SELECT id FROM employees WHERE left = 233 and right > 534;

While others will have left values less than mine, and right values greater than mine, only my management chain will have both.

My entire organization (me and everyone 'below' me):

SELECT id FROM employees WHERE left >= 233 AND right = 233 AND right = 534 AND state = 'CO';

All company managers (people with other people reporting to them) who are on leave:

SELECT id FROM employees WHERE right = (left+1) AND status = 'Leave';

(Leaf nodes have 'right' values that are one more than their 'left' value -- anyone else must be a manager.)

Combine together with your basic logic statements to grab groups comprised of multiple sub-hierarchies, subtracting out other sub-hierarchies, joining to other tables, etc. etc. It's a very "native" way to work with hierarchies in SQL.

In practice, I keep the adjacency list ('manager' attribute) as my source of record, since that's how HR gives it to me. Plus it's useful to get immediate manager or immediate direct reports. Each time I reload the HR data into my tables, I do a quick traversal in perl to add 'left' and 'right' columns. Then I can do some pretty darn cool hierarchy stuff right in SQL without having to pop into a procedural language each time.

Oh, and: changes within the hierarchy are supported well by this model. See Celko's book for details, among other places. For my purposes, since I'm just a consumer of the hierarchy data that's kept up-to-date on a separate system, I haven't had to bother. But it's nice to know that I could.

Joel Noble

Re:You'd be better off converting hierarchies to s

jnoble on 2003-03-31T20:24:55
Crap, my post got its < and > mangled, even though I told the submission widgit it was plain text.
Here's the decoder guide -- not actual SQL.
My Management Chain: Select where left LESS THAN my_left AND right GREATER THAN my_right
My Vast Empire Select where left GREATER THAN OR EQUAL TO my_left AND right LESS THAN OR EQUAL TO my_right Joel Noble

Finding subtrees

dws on 2003-04-01T01:31:20

If you have a static tree (i.e., no inserts or infrequent, scheduled inserts), there's a trick from one of Joe Celko's SQL books that might apply. (From memory...) Walk the tree using a linear sequence generator that starts at 1. As each node is reached pre-order, store (insert/update) the next id that well be generated. The next id represents the "left" side of the subtree rooted under each non-terminal node. As the node is reached post-order, assign (update) its id from the sequence generator. When you do this, the root id can be found via

SELECT COUNT(*) FROM tree

SELECT MAX(id) FROM tree

and the entire subtree under a node can be selected by

SELECT * FROM tree WHERE id >= ? AND id < ?

where the values you plug in are the "first id in subtree' value cached in the parent node and the node id of the parent.

This scheme works wonderfully when you have static data, or data that you can update (and re-walk) on a scheduled basis, but fails miserably if the table needs to be updated live.

Re:Finding subtrees

gnat on 2003-04-01T01:42:40
You're the second person to recommend a Celko book.

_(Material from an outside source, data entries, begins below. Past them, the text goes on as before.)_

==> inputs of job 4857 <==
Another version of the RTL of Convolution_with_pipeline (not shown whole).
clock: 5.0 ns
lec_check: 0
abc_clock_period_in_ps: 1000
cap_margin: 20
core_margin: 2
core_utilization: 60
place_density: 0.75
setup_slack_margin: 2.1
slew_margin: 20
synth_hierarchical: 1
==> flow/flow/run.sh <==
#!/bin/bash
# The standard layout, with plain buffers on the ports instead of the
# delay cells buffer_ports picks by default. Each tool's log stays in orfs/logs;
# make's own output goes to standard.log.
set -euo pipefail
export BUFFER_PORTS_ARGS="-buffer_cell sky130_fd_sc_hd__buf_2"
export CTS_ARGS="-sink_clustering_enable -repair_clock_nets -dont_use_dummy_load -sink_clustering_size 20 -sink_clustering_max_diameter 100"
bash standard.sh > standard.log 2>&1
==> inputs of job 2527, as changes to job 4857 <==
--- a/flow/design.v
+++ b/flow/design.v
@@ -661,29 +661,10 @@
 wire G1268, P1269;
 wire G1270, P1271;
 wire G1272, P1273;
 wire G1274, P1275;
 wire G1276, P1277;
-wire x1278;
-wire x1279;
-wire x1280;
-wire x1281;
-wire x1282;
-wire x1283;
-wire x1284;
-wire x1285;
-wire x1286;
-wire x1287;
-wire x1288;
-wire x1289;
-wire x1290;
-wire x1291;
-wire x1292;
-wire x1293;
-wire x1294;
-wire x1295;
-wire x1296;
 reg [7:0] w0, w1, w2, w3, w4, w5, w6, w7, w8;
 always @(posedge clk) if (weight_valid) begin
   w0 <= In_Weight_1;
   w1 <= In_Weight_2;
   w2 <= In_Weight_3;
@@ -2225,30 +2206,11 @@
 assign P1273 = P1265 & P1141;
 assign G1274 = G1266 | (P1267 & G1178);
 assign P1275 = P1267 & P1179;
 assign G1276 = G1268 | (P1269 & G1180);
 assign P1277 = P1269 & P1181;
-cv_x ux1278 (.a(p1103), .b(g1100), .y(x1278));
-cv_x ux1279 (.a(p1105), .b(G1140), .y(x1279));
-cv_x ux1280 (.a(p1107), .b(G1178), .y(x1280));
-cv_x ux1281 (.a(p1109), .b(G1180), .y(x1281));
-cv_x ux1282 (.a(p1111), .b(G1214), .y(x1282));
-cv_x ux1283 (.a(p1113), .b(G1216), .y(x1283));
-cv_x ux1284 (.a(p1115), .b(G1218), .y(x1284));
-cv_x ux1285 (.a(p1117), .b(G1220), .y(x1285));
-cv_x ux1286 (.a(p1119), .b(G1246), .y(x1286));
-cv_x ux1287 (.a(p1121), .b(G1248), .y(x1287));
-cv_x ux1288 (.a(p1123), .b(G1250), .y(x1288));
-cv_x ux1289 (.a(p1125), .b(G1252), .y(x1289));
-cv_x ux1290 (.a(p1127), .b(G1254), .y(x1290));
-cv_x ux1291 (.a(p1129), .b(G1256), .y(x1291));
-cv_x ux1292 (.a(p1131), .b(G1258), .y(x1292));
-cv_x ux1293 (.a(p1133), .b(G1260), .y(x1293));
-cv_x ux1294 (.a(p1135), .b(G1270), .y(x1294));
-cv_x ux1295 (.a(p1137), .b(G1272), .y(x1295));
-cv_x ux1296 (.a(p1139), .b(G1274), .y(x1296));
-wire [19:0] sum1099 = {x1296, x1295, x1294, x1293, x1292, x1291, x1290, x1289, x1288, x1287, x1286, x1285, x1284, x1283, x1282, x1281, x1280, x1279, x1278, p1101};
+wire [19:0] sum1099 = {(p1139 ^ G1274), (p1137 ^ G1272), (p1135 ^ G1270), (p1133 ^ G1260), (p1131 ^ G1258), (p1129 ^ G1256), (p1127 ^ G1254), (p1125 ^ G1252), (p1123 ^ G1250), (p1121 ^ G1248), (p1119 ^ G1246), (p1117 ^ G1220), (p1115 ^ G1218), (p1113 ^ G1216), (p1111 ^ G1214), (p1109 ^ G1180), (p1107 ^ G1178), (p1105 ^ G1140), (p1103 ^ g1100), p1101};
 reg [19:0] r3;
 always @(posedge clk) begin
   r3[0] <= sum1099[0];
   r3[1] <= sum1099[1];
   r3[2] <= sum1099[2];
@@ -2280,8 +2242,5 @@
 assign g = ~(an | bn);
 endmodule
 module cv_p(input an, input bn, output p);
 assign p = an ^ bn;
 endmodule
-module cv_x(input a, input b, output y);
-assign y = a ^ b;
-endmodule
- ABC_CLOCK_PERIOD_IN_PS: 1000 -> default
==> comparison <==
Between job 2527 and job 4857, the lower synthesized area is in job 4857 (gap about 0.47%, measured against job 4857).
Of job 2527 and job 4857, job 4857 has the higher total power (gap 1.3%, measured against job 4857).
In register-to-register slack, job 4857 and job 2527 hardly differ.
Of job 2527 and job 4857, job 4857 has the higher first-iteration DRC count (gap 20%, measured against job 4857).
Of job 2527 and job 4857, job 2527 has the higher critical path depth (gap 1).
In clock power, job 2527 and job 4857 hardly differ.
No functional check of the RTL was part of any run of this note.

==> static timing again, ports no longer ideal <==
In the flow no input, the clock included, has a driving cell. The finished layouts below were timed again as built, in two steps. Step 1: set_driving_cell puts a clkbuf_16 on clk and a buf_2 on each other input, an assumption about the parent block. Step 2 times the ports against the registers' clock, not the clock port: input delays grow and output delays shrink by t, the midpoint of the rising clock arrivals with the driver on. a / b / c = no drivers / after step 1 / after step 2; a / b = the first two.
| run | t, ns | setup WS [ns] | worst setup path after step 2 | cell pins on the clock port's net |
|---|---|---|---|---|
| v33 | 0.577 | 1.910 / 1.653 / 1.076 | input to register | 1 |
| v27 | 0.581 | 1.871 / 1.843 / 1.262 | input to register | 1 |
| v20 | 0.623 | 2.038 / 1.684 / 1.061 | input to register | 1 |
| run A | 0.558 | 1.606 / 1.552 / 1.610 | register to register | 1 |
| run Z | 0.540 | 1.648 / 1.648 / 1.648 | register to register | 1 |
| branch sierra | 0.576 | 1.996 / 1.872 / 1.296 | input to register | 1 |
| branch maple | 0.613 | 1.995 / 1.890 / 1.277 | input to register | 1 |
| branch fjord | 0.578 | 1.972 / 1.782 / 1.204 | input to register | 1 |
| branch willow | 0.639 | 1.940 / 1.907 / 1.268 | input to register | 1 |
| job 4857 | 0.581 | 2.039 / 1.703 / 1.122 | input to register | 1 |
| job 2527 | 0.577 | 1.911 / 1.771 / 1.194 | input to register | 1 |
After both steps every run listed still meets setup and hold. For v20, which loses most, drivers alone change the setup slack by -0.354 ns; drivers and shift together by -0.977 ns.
This design comes from an exercise in tuning for small area, a short achievable clock period and few clock cycles per item on the open sky130 flow, not from production work. RTL that was checked went through simulation tests only; none was proved equivalent to the original. Function not checked in runs 2 and 3: the RTL went through the layout flow alone. Power and IR drop assume default switching activity.

## flow/design.v (module list and top-level ports; edited modules follow where they fit)
// module MyDesign: 265 lines
// module booth_tree: 636 lines
// module csa_tree: 263 lines
module MyDesign(
    input logic reset_n,
    input logic clk,
    input logic dut_valid,
    output logic dut_ready,
    output logic dut__tb__sram_input_write_enable,
    output logic [16-1 : 0] dut__tb__sram_input_write_address,
    output logic [32-1 : 0] dut__tb__sram_input_write_data,
    output logic [16-1 : 0] dut__tb__sram_input_read_address,
    input logic [32-1 : 0] tb__dut__sram_input_read_data,
    output logic dut__tb__sram_weight_write_enable,
    output logic [16-1 : 0] dut__tb__sram_weight_write_address,
    output logic [32-1 : 0] dut__tb__sram_weight_write_data,
    output logic [16-1 : 0] dut__tb__sram_weight_read_address,
    input logic [32-1 : 0] tb__dut__sram_weight_read_data,
    output logic dut__tb__sram_result_write_enable,
    output logic [16-1 : 0] dut__tb__sram_result_write_address,
    output logic [32-1 : 0] dut__tb__sram_result_write_data,
    output logic [16-1 : 0] dut__tb__sram_result_read_address,
    input logic [32-1 : 0] tb__dut__sram_result_read_data,
    output logic dut__tb__sram_scratchpad_write_enable,
    output logic [16-1 : 0] dut__tb__sram_scratchpad_write_address,
    output logic [32-1 : 0] dut__tb__sram_scratchpad_write_data,
    output logic [16-1 : 0] dut__tb__sram_scratchpad_read_address,
    input logic [32-1 : 0] tb__dut__sram_scratchpad_read_data
);
  // ...
==> flow/flow/run.sh <==
#!/bin/bash
set -euo pipefail
bash standard.sh SETUP_SLACK_MARGIN=7.5 "BUFFER_PORTS_ARGS=-buffer_cell sky130_fd_sc_hd__buf_1" finish > standard.log 2>&1
==> flow/standard.sh <==
#!/bin/bash
# synth_recipe.tcl (not shown) runs the flow's synth.tcl, then flattens the netlist and writes it again
# the make line also repeats each setting of config.mk as NAME=value (left out here)
make -C /OpenROAD-flow-scripts/flow DESIGN_CONFIG=/design/flow/config.mk WORK_HOME=/design/flow/orfs CLKGATE_MAP_FILE= SYNTH_SCRIPT=/design/flow/synth_recipe.tcl "${@:-finish}"
==> flow/config.mk <==
export PLATFORM = sky130hd
export DESIGN_NAME = MyDesign
export DESIGN_NICKNAME = MyDesign
export VERILOG_FILES = /design/flow/design.v
export SDC_FILE = /design/flow/constraint.sdc
export NUM_CORES = 4
export LEC_CHECK = 0
export ABC_CLOCK_PERIOD_IN_PS = 3500
export CAP_MARGIN = 20
export CORE_MARGIN = 2
export CORE_UTILIZATION = 40
export CTS_CLUSTER_DIAMETER = 100
export CTS_CLUSTER_SIZE = 20
export SLEW_MARGIN = 20
==> flow/constraint.sdc <==
create_clock -name core_clock -period 11.0 [get_ports {clk}]
set_input_delay 2.2000 -clock core_clock [delete_from_list [all_inputs] [get_ports {clk}]]
set_output_delay 2.2000 -clock core_clock [all_outputs]
set_load 0.01 [all_outputs]
==> flow_metrics.tcl, run 1 <==
set metrics [dict create \
    status "timing/DRC/antenna clean" \
    worst_slack_ns 7.54 \
    n_all_buffers 302 \
    synth_mux_area_share_pct 3.41 \
    p_switching_mw 2.91 \
    pre_cts_slack_ns 7.04 \
    finalWirelength_um 70800 \
    worstHoldEndpoint "t3_first" \
    bufAreaShareNonClock_pct 4.12 \
    placement.io_buffers 265 \
    dr.max_layer_used "met4" \
    seqPwrFrac_pct 33.2 \
    route.vias.total 19900 \
    dr_wl_met3_um 4170 \
    period_minus_slack_ns 3.46 \
    finalNonFillerCells 3936 \
    synthXorXnorAreaFrac_pct 12.2 \
    clock-root-buffer "clkbuf_16" \
    worstPathCellList "buf_2" \
    powerSeq_mw 2.43 \
    die_height_um 275 \
    yosysWarnings 1 \
    syn_area_um2 29500 \
    grt_max_degree 68 \
    powerClk_mw 1.07 \
    place.gp.congestion 0.874 \
    crit_fanout 16 \
    switching_share_pct 39.8 \
    worstPathArrival_ns 1.26 \
    rr_worst_depth 7 \
    path_clk_slew_ns 0.09 \
    slowest_stage "dfxtp_4" \
    final_common_cell "dfxtp_1" \
    finalClockSkew_ns 0.0301 \
    top_area_cell_class "multi-input combinational cells" \
    p_int_mw 4.40 \
    met1_usage_pct 26.0 \
]
Testbench counts, summed over its fixed seeds: cycles 307,812, items 48.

Hi ho, hi ho, it's off to Amazon I go ... :-)
Thanks!
--Nat

Materialized Path

treborhudson on 2003-04-02T22:47:22

I just read an article today on something similar to this. Read the section on 'Materialized Path' at this site:
http://www.dbazine.com/tropashko4.html

tree traversal in SQL

brev on 2003-04-09T09:52:25

Nobody has mentioned Oracle's CONNECT BY. Hierarchical queries in one statement!

I doubt Ziggy is aware of this, but the tree hack you describe is roughly how ASPN works. Ugly and inflexible, yes, but it gave us the performance we wanted, without having to shell out for Oracle.

It may have been a premature optimization. I personally was horrified by the idea during the design meetings. But it works very well in practice and it's easy to understand.